Thousands of Americans are trying their hand at something not even the deficit super committee could achieve: balancing the federal budget.

They’re doing it through BudgetHero, an interactive web-based game that challenges users to “game out” government finances under real-life economic pressures, with the winner balancing the budget by mixing different revenue and spending policies. Developed by the Woodrow Wilson Center and American Public Media (APM), BudgetHero has been hailed by Members of Congress for engaging citizens—especially young people—in the fiscal policy debate, and has been played by more than a million users since its original launch in 2008.

“Getting young kids to become engaged in the budget is a goal of BudgetHero, and I think we’ve accomplished that,” says co-creator David Rejeski who directs the Wilson Center’s Science and Technology Innovation Program and who has been a pioneer of the “serious games” movement—user-friendly computer-based programs that seek to instruct as well as entertain. 

Listen to an interview with David Rejeski on KGO Morning News

At a November 14 presentation of the game in Los Angeles, high schoolers from Pasadena and college students from Loyola Marymount competed to meet the super committee’s US$1.2-trillion deficit-busting goal, getting guidance from Jane Harman, the Wilson Center’s president, director, and CEO; and Kai Ryssdal, the host of NPR’s Marketplace, which APM produces.

Read LA Chamber of Commerce President Gary Toebben's blog post about the Loyola Marymount student event

BudgetHero works like almost any other computer game. Users get a quick briefing on the game’s website, www.budgethero.org, followed by a screen where they pick avatar-like “badges,” symbolizing their personal budget priorities, like defense/national security, social safety net, and energy independence; there’s even a tea kettle emblem for fiscal conservatives. Gamers then turn into appropriators, taking policy steps that increase or decrease spending in nine categories like defense, Social Security, health, and education. For example, to lower government spending on healthcare, users can play a “card” that raises the Medicare eligibility age, or they can play another “card” that hikes drug costs for wealthier seniors.

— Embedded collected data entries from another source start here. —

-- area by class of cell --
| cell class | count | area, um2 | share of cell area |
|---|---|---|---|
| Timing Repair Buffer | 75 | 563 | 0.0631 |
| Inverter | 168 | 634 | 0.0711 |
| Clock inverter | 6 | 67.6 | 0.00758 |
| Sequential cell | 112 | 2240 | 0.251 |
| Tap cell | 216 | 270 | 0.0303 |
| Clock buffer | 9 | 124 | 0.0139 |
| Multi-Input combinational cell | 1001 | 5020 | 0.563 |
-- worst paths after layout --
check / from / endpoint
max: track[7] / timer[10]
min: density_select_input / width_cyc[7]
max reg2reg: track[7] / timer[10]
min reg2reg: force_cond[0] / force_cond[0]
--- config.mk ---
export PLATFORM = sky130hd
export DESIGN_NAME = sense_ctrl
export DESIGN_NICKNAME = d
export VERILOG_FILES = /design/src/sense_ctrl_pkg.sv /design/src/sense_ctrl.sv
export VERILOG_INCLUDE_DIRS = /design/src
export SDC_FILE = /design/constraint.sdc
export NUM_CORES = 1
export LEC_CHECK = 0
export ABC_CLOCK_PERIOD_IN_PS = 1800
export BUFFER_PORTS_ARGS = -buffer_cell sky130_fd_sc_hd__buf_2
export CORE_AREA = 2 2 39 41
export CTS_CLUSTER_DIAMETER = 200
export CTS_CLUSTER_SIZE = 8
export DETAILED_ROUTE_END_ITERATION = 16
export DIE_AREA = 0 0 41 43
export PLACE_DENSITY = 0.79
export SYNTH_ARGS = -nofsm -noshare
export SYNTH_HDL_FRONTEND = slang
export SYNTH_SLANG_ARGS = --single-unit
--- constraint.sdc ---
create_clock -name i_clk -period 1.8 [get_ports i_clk]
set_clock_uncertainty 0.15 [all_clocks]
set_input_delay 0.36 -clock i_clk [delete_from_list [all_inputs] [get_ports i_clk]]
set_output_delay 0.36 -clock i_clk [all_outputs]
set_load 0.01 [all_outputs]
--- src/sense_ctrl_consts.svh ---
// Constants for the sense channel controller
`ifndef SENSE_CTRL_CONSTS_SVH
`define SENSE_CTRL_CONSTS_SVH
`define SEL_HIGHZ 3'h0
`define SEL_OVERTEMP 3'h7
`define SEL_CH_MIN 3'h1
`define SEL_CH_MAX 3'h6
`define SETUP_TIME_NS 100
`define CLK_PERIOD_NS 50
`define SETUP_CYCLES ((`SETUP_TIME_NS + `CLK_PERIOD_NS - 1) / `CLK_PERIOD_NS)
`define CNT_W 4
`endif

--- src/sense_ctrl_pkg.sv ---
// Types for the sense channel controller
package sense_ctrl_pkg;
	typedef enum logic [1:0]
	{
		ST_IDLE = 2'h0,
		ST_SETUP = 2'h1,
		ST_SUPPLY = 2'h3,
		ST_RELEASE = 2'h2
	} ctrl_state_type;
endpackage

The game is challenging. Cards can play against one another in the same way that policies offset, so across-the-board spending cuts or tax increases won’t win the game. Users also find that the largest spending categories, like service on the national debt, Medicare, and Social Security, are pretty much immune to major reductions, while taxes and revenue can only be increased marginally. (The game includes two scenarios for the Bush-era tax cuts, one in which the cuts for the wealthiest Americans end after 2012 and another and more likely scenario where they continue.)

Although BudgetHero offers users their pick of myriad deficit-busting measures, data show a large block of users tend to support the same core set of policy options, suggesting ground for compromise on budget issues among American voters. In fact, data collected by APM show that users across the age, gender, and income bands consistently prioritized the same policy objectives. Four out of the 5 adult age groups picked rapid troop drawdown from Iraq and Afghanistan, from the defense and diplomacy spending category, as their most widely supported policy option, for example. Nevertheless, policy coincidence across the ideological spectrum was much rarer, with Republican and Democratic players selecting only 2 out of the same top 10 “cards.”